• **Exercise details**: What is needed here is an exact repetition of the records below, beginning at the line that has "floorplan: 0 / 0.119 / 0.696" and stopping after the line that has "finish: 0.328 / 0.209 / 0.653".

Start of Block

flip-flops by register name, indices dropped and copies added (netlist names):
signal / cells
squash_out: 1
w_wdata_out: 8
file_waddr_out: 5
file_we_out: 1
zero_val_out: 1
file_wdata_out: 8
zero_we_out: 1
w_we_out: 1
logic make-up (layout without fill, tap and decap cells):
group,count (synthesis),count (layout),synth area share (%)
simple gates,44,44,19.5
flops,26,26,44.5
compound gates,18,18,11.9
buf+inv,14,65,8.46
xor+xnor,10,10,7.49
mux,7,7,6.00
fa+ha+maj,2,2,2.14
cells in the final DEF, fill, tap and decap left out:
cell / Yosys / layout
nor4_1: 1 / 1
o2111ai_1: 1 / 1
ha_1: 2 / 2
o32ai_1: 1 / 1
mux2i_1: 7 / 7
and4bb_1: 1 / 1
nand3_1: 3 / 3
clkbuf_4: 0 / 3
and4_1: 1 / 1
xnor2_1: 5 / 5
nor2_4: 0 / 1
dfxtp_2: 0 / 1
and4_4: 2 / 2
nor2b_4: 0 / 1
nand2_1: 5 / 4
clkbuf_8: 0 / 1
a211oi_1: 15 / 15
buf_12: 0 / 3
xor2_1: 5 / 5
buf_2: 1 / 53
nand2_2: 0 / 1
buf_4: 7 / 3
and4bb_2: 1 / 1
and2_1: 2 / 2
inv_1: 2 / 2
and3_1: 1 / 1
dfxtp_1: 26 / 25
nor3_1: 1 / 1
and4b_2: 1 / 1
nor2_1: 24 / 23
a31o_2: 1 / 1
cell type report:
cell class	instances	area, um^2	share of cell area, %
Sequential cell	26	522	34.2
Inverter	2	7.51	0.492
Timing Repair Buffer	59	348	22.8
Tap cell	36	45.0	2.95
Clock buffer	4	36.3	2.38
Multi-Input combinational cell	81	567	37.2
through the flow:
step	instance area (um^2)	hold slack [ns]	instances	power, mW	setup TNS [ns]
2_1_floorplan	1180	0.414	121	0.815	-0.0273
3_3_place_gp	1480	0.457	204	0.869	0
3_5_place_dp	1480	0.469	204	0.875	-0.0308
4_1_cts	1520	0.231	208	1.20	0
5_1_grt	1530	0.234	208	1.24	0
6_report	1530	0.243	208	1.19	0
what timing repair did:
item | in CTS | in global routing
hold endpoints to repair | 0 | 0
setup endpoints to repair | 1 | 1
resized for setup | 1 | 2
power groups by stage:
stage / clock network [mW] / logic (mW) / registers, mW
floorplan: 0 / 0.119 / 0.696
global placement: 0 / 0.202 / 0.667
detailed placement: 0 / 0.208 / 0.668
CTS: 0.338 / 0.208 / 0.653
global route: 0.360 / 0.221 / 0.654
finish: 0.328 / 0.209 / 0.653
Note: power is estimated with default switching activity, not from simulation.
## src/framer_consts.svh

```systemverilog
// Constant map for the link security-payload framer: offsets, fields, codes and reset values.
`ifndef FRAMER_CONSTS_SVH
`define FRAMER_CONSTS_SVH

// Register byte offsets.
`define ADDR_CTRL     8'h00
`define ADDR_TX_SPI   8'h04
`define ADDR_TX_SEQ   8'h08
`define ADDR_RX_SPI   8'h0C
`define ADDR_RX_SEQ   8'h10
`define ADDR_PARAM    8'h14
`define ADDR_KEY      8'h18
`define ADDR_STATUS   8'h1C

// Control register fields and reset value.
`define CTRL_LT_MSB   1
`define CTRL_LT_LSB   0
`define CTRL_TX_EN    2
`define CTRL_RX_SUP   3
`define CTRL_RST      4'hC

// Parameter register fields, limits and reset values.
`define PRM_TRL_MSB   2
`define PRM_TRL_LSB   0
`define PRM_BLK_MSB   6
`define PRM_BLK_LSB   4
`define PRM_BLK_MAX   3'h6
`define TRL_RST       3'h1
`define BLK_RST       3'h2

// Link types held in the control register.
`define LINK_SW       2'h0
`define LINK_NF       2'h1
`define LINK_FN       2'h2

// Identifier values written into the encapsulation header.
`define ID_SW_LINK    24'h0FFFFD
`define ID_FABRIC     24'h0FFFFE
`define ID_NODE       24'h0FFFF0

// Header word positions and field positions within a word.
`define WORD_DEST     3'h0
`define WORD_SRC      3'h1
`define WORD_CTL      3'h3
`define WORD_HDR_LAST 3'h5
`define ID_MSB        23
`define ID_LSB        0
`define CTL_MSB       23
`define CTL_LSB       16
`define ESP_BIT       6
`define ESP_CTL       8'h40
`define PADLEN_MSB    15
`define PADLEN_LSB    8
`define PADLEN_ADJ    10'h002

`endif

```

## src/framer_pkg.sv

```systemverilog
// Types shared by the link security-payload framer.
package framer_pkg;

  // Send sequencer states.
  typedef enum logic [2:0] {T_HDR, T_RAW, T_SPI, T_SEQ, T_BODY, T_PAD, T_ICV} tx_st_t;

  // Receive sequencer states.
  typedef enum logic [2:0] {R_HDR, R_SPI, R_SEQ, R_BODY, R_CHK, R_PASS, R_DISC} rx_st_t;

endpackage

```

## src/icv_accum.sv

```systemverilog
// Keyed running integrity accumulator used on both the send and the receive path.
`timescale 1ns/100ps
module icv_accum #(
  parameter int W = 32
) (
  input  wire logic         clk,
  input  wire logic         rst,
  input  wire logic         clr,
  input  wire logic         en,
  input  wire logic [W-1:0] word,
  input  wire logic [W-1:0] key,
  output logic      [W-1:0] acc
);

  typedef struct packed {
    logic [W-1:0] acc;
  } icv_state_t;

  icv_state_t s_q;
  icv_state_t s_d;

  // Rotate-and-mix stand-in; a stronger authenticator drops in here unchanged at the ports.
  always_comb
  begin
    s_d = s_q;
    if (clr)
    begin
      s_d.acc = word ^ key;
    end
    else if (en)
    begin
      s_d.acc = {s_q.acc[W-2:0], s_q.acc[W-1]} ^ word ^ key;
    end
  end

  // State register.
  always_ff @(posedge clk or posedge rst)
  begin
    if (rst)
    begin
      s_q <= '0;
    end
    else
    begin
      s_q <= s_d;
    end
  end

  assign acc = s_q.acc;  // Straight from the flop.

endmodule

```

## src/link_esp_encap_framer.sv

```systemverilog
// Link security-payload framer for frames that carry an encapsulation header.
// Contract
// - Switch link: destination and source identifiers both become FFFFDh.
// - Node-to-fabric link: destination FFFFEh, source FFFF0h.
// - Fabric-to-node link: destination FFFF0h, source FFFFEh.
// - Security bit set in optional header control means all other bits zero.
// - Insert an 8-byte security header with index and sequence after the header.
// - Pad inner content to the block size and record the pad length.
// - Encrypt the padded content before computing the integrity check.
// - Integrity check covers header as sent, security header, encrypted data.
// - Append a trailer of negotiated length, whole 32-bit words, holding the check.
// - Receiver looks up parameters by index and rejects replayed sequence numbers.
// - Receiver recomputes the check over header, security header and ciphertext.
// - Authentication succeeds only when recomputed and received check values match.
// - Receiver decrypts the ciphertext after the integrity check; here each word is decrypted and delivered in R_BODY, before R_CHK.
// - Receiver strips padding then handles the remaining inner frame; here pad words are delivered and rx_out_pad_len gives the length.
// - Every selected frame is protected; every flagged frame is processed.
// - Receiver may drop frames that fail authentication.
// - Receiver without security support discards frames carrying the header.
// - Security header is words 6 and 7; inner header starts at word 8.
// - Encryption covers word 8 to pad end; authentication words 0 to pad end.
//
// The strobed register port and the address map were chosen for this implementation.
`timescale 1ns/100ps
`include "framer_consts.svh"
module link_esp_encap_framer #(
  parameter int MAX_TRL = 4
) (
  input  wire logic        clk,
  input  wire logic        rst,
  input  wire logic [7:0]  reg_addr,
  input  wire logic [31:0] reg_wdata,
  input  wire logic        reg_wr,
  input  wire logic        reg_rd,
  output logic      [31:0] reg_rdata,
  input  wire logic        tx_in_valid,
  input  wire logic [31:0] tx_in_data,
  input  wire logic        tx_in_last,
  input  wire logic        tx_in_protect,
  output logic             tx_in_ready,
  input  wire logic [31:0] tx_key_word,
  output logic             tx_out_valid,
  output logic      [31:0] tx_out_data,
  output logic             tx_out_last,
  input  wire logic        rx_in_valid,
  input  wire logic [31:0] rx_in_data,
  input  wire logic        rx_in_last,
  input  wire logic [31:0] rx_key_word,
  output logic             rx_out_valid,
  output logic      [31:0] rx_out_data,
  output logic             rx_out_last,
  output logic      [7:0]  rx_out_pad_len,
  output logic             rx_done,
  output logic             rx_auth_ok
);
  import framer_pkg::*;

  typedef struct packed {
    tx_st_t                    tx_st;
    logic [2:0]                tx_idx;
    logic                      tx_prot;
    logic [15:0]               tx_cnt;
    logic [7:0]                tx_pad;
    logic [7:0]                tx_plen;
    logic [2:0]                tx_j;
    logic                      tx_ready;
    logic                      tx_ov;
    logic [31:0]               tx_od;
    logic                      tx_ol;
    rx_st_t                    rx_st;
    logic [2:0]                rx_idx;
    logic                      rx_esp;
    logic [31:0]               rx_seq_new;
    logic [3:0]                rx_fill;
    logic [MAX_TRL-1:0][31:0]  line;
    logic                      rx_ov;
    logic [31:0]               rx_od;
    logic                      rx_ol;
    logic [7:0]                rx_pad;
    logic                      rx_done;
    logic                      rx_ok;
    logic [3:0]                ctrl;
    logic [31:0]               tx_spi;
    logic [31:0]               tx_seq;
    logic [31:0]               rx_spi;
    logic [31:0]               rx_seq;
    logic [2:0]                trl;
    logic [2:0]                blk_lg;
    logic [31:0]               key;
    logic [7:0]                cnt_ok;
    logic [7:0]                cnt_fail;
    logic [7:0]                cnt_replay;
    logic [7:0]                cnt_disc;
    logic [31:0]               rdata;
  } state_t;

  state_t      s_q;
  state_t      s_d;
  logic        tx_clr;
  logic        tx_en;
  logic [31:0] tx_word;
  logic [31:0] tx_acc;
  logic        rx_clr;
  logic        rx_en;
  logic [31:0] rx_word;
  logic [31:0] rx_acc;
  logic        tx_take;
  logic        rx_match;
  logic [23:0] id_dest;
  logic [23:0] id_src;

  // Trailer word j: the running check mixed with the key rotated by j.
  function automatic logic [31:0] trailer_word(input logic [31:0] a, input logic [31:0] k,
                                               input logic [2:0] j);
    logic [63:0] t;
    t = {k, k} << j;
    return a ^ t[63:32];
  endfunction

  // One accumulator per direction, so send and receive never contend.
  icv_accum #(.W(32)) u_tx_icv (
    .clk  (clk),
    .rst  (rst),
    .clr  (tx_clr),
    .en   (tx_en),
    .word (tx_word),
    .key  (s_q.key),
    .acc  (tx_acc)
  );

  icv_accum #(.W(32)) u_rx_icv (
    .clk  (clk),
    .rst  (rst),
    .clr  (rx_clr),
    .en   (rx_en),
    .word (rx_word),
    .key  (s_q.key),
    .acc  (rx_acc)
  );

  assign tx_take = tx_in_valid && s_q.tx_ready;

  // Next-state logic for both directions and the register port.
  always_comb
  begin
    logic [31:0] w;
    logic [31:0] dec;
    logic [7:0]  blk;
    logic [7:0]  pw;
    logic [15:0] cnt_n;
    logic        prot;
    int          k;
    w = 32'h0;
    dec = 32'h0;
    blk = 8'h01 << s_q.blk_lg;
    pw = 8'h0;
    cnt_n = 16'h0;
    prot = s_q.tx_prot;
    k = 0;
    s_d = s_q;
    s_d.tx_ov = 1'b0;
    s_d.tx_ol = 1'b0;
    s_d.rx_ov = 1'b0;
    s_d.rx_ol = 1'b0;
    s_d.rx_done = 1'b0;
    tx_clr = 1'b0;
    tx_en = 1'b0;
    tx_word = 32'h0;
    rx_clr = 1'b0;
    rx_en = 1'b0;
    rx_word = 32'h0;
    id_dest = `ID_SW_LINK;
    id_src = `ID_SW_LINK;
    if (s_q.ctrl[`CTRL_LT_MSB:`CTRL_LT_LSB] == `LINK_NF)
    begin
      id_dest = `ID_FABRIC;
      id_src = `ID_NODE;
    end
    else if (s_q.ctrl[`CTRL_LT_MSB:`CTRL_LT_LSB] == `LINK_FN)
    begin
      id_dest = `ID_NODE;
      id_src = `ID_FABRIC;
    end

    // Send side: header rewrite, security header, encrypt, pad, trailer.
    case (s_q.tx_st)
      T_HDR:
      begin
        if (tx_take)
        begin
          w = tx_in_data;
          if (s_q.tx_idx == `WORD_DEST)
          begin
            prot = tx_in_protect && s_q.ctrl[`CTRL_TX_EN];
            s_d.tx_prot = prot;
          end
          if (prot && s_q.tx_idx == `WORD_DEST)
            w[`ID_MSB:`ID_LSB] = id_dest;
          if (prot && s_q.tx_idx == `WORD_SRC)
            w[`ID_MSB:`ID_LSB] = id_src;
          if (prot && s_q.tx_idx == `WORD_CTL)
            w[`CTL_MSB:`CTL_LSB] = `ESP_CTL;
          s_d.tx_ov = 1'b1;
          s_d.tx_od = w;
          tx_clr = (s_q.tx_idx == `WORD_DEST);
          tx_en = 1'b1;
          tx_word = w;
          if (!prot)
          begin
            s_d.tx_ol = tx_in_last;
            s_d.tx_idx = 3'h0;
            s_d.tx_st = tx_in_last ? T_HDR : T_RAW;
          end
          else if (s_q.tx_idx == `WORD_HDR_LAST)
          begin
            s_d.tx_idx = 3'h0;
            s_d.tx_ready = 1'b0;
            s_d.tx_st = T_SPI;
          end
          else
            s_d.tx_idx = s_q.tx_idx + 3'h1;
        end
      end
      T_RAW:
      begin
        if (tx_take)
        begin
          s_d.tx_ov = 1'b1;
          s_d.tx_od = tx_in_data;
          s_d.tx_ol = tx_in_last;
          if (tx_in_last)
            s_d.tx_st = T_HDR;
        end
      end
      T_SPI:
      begin
        s_d.tx_ov = 1'b1;
        s_d.tx_od = s_q.tx_spi;
        tx_en = 1'b1;
        tx_word = s_q.tx_spi;
        s_d.tx_st = T_SEQ;
      end
      T_SEQ:
      begin
        s_d.tx_ov = 1'b1;
        s_d.tx_od = s_q.tx_seq;
        tx_en = 1'b1;
        tx_word = s_q.tx_seq;
        s_d.tx_seq = s_q.tx_seq + 32'h1;
        s_d.tx_cnt = 16'h0;
        s_d.tx_ready = 1'b1;
        s_d.tx_st = T_BODY;
      end
      T_BODY:
      begin
        if (tx_take)
        begin
          w = tx_in_data ^ tx_key_word;
          s_d.tx_ov = 1'b1;
          s_d.tx_od = w;
          tx_en = 1'b1;
          tx_word = w;
          cnt_n = s_q.tx_cnt + 16'h1;
          s_d.tx_cnt = cnt_n;
          if (tx_in_last)
          begin
            pw = blk - (cnt_n[7:0] & (blk - 8'h01));
            s_d.tx_pad = pw;
            s_d.tx_plen = 8'({pw, 2'b00} - `PADLEN_ADJ);
            s_d.tx_ready = 1'b0;
            s_d.tx_st = T_PAD;
          end
        end
      end
      T_PAD:
      begin
        w = 32'h0;
        if (s_q.tx_pad == 8'h01)
          w[`PADLEN_MSB:`PADLEN_LSB] = s_q.tx_plen;
        w = w ^ tx_key_word;
        s_d.tx_ov = 1'b1;
        s_d.tx_od = w;
        tx_en = 1'b1;
        tx_word = w;
        s_d.tx_cnt = s_q.tx_cnt + 16'h1;
        s_d.tx_pad = s_q.tx_pad - 8'h01;
        if (s_q.tx_pad == 8'h01)
        begin
          s_d.tx_j = 3'h0;
          s_d.tx_st = T_ICV;
        end
      end
      T_ICV:
      begin
        s_d.tx_ov = 1'b1;
        s_d.tx_od = trailer_word(tx_acc, s_q.key, s_q.tx_j);
        s_d.tx_j = s_q.tx_j + 3'h1;
        if (s_q.tx_j == s_q.trl - 3'h1)
        begin
          s_d.tx_ol = 1'b1;
          s_d.tx_ready = 1'b1;
          s_d.tx_st = T_HDR;
        end
      end
      default:
        s_d.tx_st = T_HDR;
    endcase

    // Trailer compare: line[0] holds the newest word, so trailer word j sits at trl-1-j.
    rx_match = 1'b1;
    for (int j = 0; j < MAX_TRL; j++)
    begin
      k = int'(s_q.trl) - 1 - j;
      if (k >= 0 && s_q.line[k] != trailer_word(rx_acc, s_q.key, 3'(j)))
        rx_match = 1'b0;
    end

    // Receive side; the trailer is held back in a short line until the frame ends.
    case (s_q.rx_st)
      R_HDR:
      begin
        if (rx_in_valid)
        begin
          rx_clr = (s_q.rx_idx == `WORD_DEST);
          rx_en = 1'b1;
          rx_word = rx_in_data;
          if (s_q.rx_idx == `WORD_CTL)
            s_d.rx_esp = rx_in_data[`CTL_LSB + `ESP_BIT];
          s_d.rx_idx = s_q.rx_idx + 3'h1;
          if (s_q.rx_idx == `WORD_HDR_LAST)
          begin
            s_d.rx_idx = 3'h0;
            if (!s_q.rx_esp)
              s_d.rx_st = R_PASS;
            else if (!s_q.ctrl[`CTRL_RX_SUP])
            begin
              s_d.rx_st = R_DISC;
              s_d.cnt_disc = s_q.cnt_disc + 8'h01;
            end
            else
              s_d.rx_st = R_SPI;
          end
        end
      end
      R_SPI:
      begin
        if (rx_in_valid)
        begin
          rx_en = 1'b1;
          rx_word = rx_in_data;
          s_d.rx_st = (rx_in_data == s_q.rx_spi) ? R_SEQ : R_DISC;
          if (rx_in_data != s_q.rx_spi)
            s_d.cnt_disc = s_q.cnt_disc + 8'h01;
        end
      end
      R_SEQ:
      begin
        if (rx_in_valid)
        begin
          rx_en = 1'b1;
          rx_word = rx_in_data;
          s_d.rx_seq_new = rx_in_data;
          s_d.rx_fill = 4'h0;
          s_d.rx_st = (rx_in_data > s_q.rx_seq) ? R_BODY : R_DISC;
          if (rx_in_data <= s_q.rx_seq)
            s_d.cnt_replay = s_q.cnt_replay + 8'h01;
        end
      end
      R_BODY:
      begin
        if (rx_in_valid)
        begin
          s_d.line = {s_q.line[MAX_TRL-2:0], rx_in_data};
          if (s_q.rx_fill == {1'b0, s_q.trl})
          begin
            rx_en = 1'b1;
            rx_word = s_q.line[s_q.trl - 3'h1];
            dec = s_q.line[s_q.trl - 3'h1] ^ rx_key_word;
            s_d.rx_ov = 1'b1;
            s_d.rx_od = dec;
            s_d.rx_ol = rx_in_last;
            if (rx_in_last)
              s_d.rx_pad = dec[`PADLEN_MSB:`PADLEN_LSB];
          end
          else
            s_d.rx_fill = s_q.rx_fill + 4'h1;
          if (rx_in_last)
          begin
            if (s_q.rx_fill != {1'b0, s_q.trl})
              s_d.rx_fill = 4'h0;
            s_d.rx_st = R_CHK;
          end
        end
      end
      R_CHK:
      begin
        s_d.rx_done = 1'b1;
        s_d.rx_ok = rx_match && (s_q.rx_fill == {1'b0, s_q.trl});
        if (s_d.rx_ok)
        begin
          s_d.rx_seq = s_q.rx_seq_new;
          s_d.cnt_ok = s_q.cnt_ok + 8'h01;
        end
        else
          s_d.cnt_fail = s_q.cnt_fail + 8'h01;
        s_d.rx_st = R_HDR;
      end
      R_PASS:
      begin
        if (rx_in_valid)
        begin
          s_d.rx_ov = 1'b1;
          s_d.rx_od = rx_in_data;
          s_d.rx_ol = rx_in_last;
          if (rx_in_last)
            s_d.rx_st = R_HDR;
        end
      end
      R_DISC:
      begin
        if (rx_in_valid && rx_in_last)
          s_d.rx_st = R_HDR;
      end
      default:
        s_d.rx_st = R_HDR;
    endcase

    // Register port; software writes land last so they win over sequencer updates.
    s_d.rdata = 32'h0;
    if (reg_rd)
    begin
      case (reg_addr)
        `ADDR_CTRL:   s_d.rdata = {28'h0, s_q.ctrl};
        `ADDR_TX_SPI: s_d.rdata = s_q.tx_spi;
        `ADDR_TX_SEQ: s_d.rdata = s_q.tx_seq;
        `ADDR_RX_SPI: s_d.rdata = s_q.rx_spi;
        `ADDR_RX_SEQ: s_d.rdata = s_q.rx_seq;
        `ADDR_PARAM:  s_d.rdata = {25'h0, s_q.blk_lg, 1'b0, s_q.trl};
        `ADDR_KEY:    s_d.rdata = 32'h0;
        `ADDR_STATUS: s_d.rdata = {s_q.cnt_disc, s_q.cnt_replay, s_q.cnt_fail, s_q.cnt_ok};
        default:      s_d.rdata = 32'h0;
      endcase
    end
    if (reg_wr)
    begin
      case (reg_addr)
        `ADDR_CTRL:   s_d.ctrl = reg_wdata[3:0];
        `ADDR_TX_SPI: s_d.tx_spi = reg_wdata;
        `ADDR_TX_SEQ: s_d.tx_seq = reg_wdata;
        `ADDR_RX_SPI: s_d.rx_spi = reg_wdata;
        `ADDR_RX_SEQ: s_d.rx_seq = reg_wdata;
        `ADDR_KEY:    s_d.key = reg_wdata;
        `ADDR_PARAM:
        begin
          // Clamping keeps the pad inside 2..254 bytes and the trailer inside the line.
          s_d.trl = reg_wdata[`PRM_TRL_MSB:`PRM_TRL_LSB];
          if (s_d.trl == 3'h0)
            s_d.trl = 3'h1;
          if (int'(s_d.trl) > MAX_TRL)
            s_d.trl = 3'(MAX_TRL);
          s_d.blk_lg = reg_wdata[`PRM_BLK_MSB:`PRM_BLK_LSB];
          if (s_d.blk_lg > `PRM_BLK_MAX)
            s_d.blk_lg = `PRM_BLK_MAX;
        end
        default:
        begin
        end
      endcase
    end
  end

  // State register.
  always_ff @(posedge clk or posedge rst)
  begin
    if (rst)
    begin
      s_q <= '0;
      s_q.ctrl <= `CTRL_RST;
      s_q.trl <= `TRL_RST;
      s_q.blk_lg <= `BLK_RST;
      s_q.tx_ready <= 1'b1;
    end
    else
    begin
      s_q <= s_d;
    end
  end

  // Every output comes straight from the state flops.
  assign reg_rdata = s_q.rdata;
  assign tx_in_ready = s_q.tx_ready;
  assign tx_out_valid = s_q.tx_ov;
  assign tx_out_data = s_q.tx_od;
  assign tx_out_last = s_q.tx_ol;
  assign rx_out_valid = s_q.rx_ov;
  assign rx_out_data = s_q.rx_od;
  assign rx_out_last = s_q.rx_ol;
  assign rx_out_pad_len = s_q.rx_pad;
  assign rx_done = s_q.rx_done;
  assign rx_auth_ok = s_q.rx_ok;
endmodule

```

End of Block

• **Solution for this exercise**:
floorplan: 0 / 0.119 / 0.696
global placement: 0 / 0.202 / 0.667
detailed placement: 0 / 0.208 / 0.668
CTS: 0.338 / 0.208 / 0.653
global route: 0.360 / 0.221 / 0.654
finish: 0.328 / 0.209 / 0.653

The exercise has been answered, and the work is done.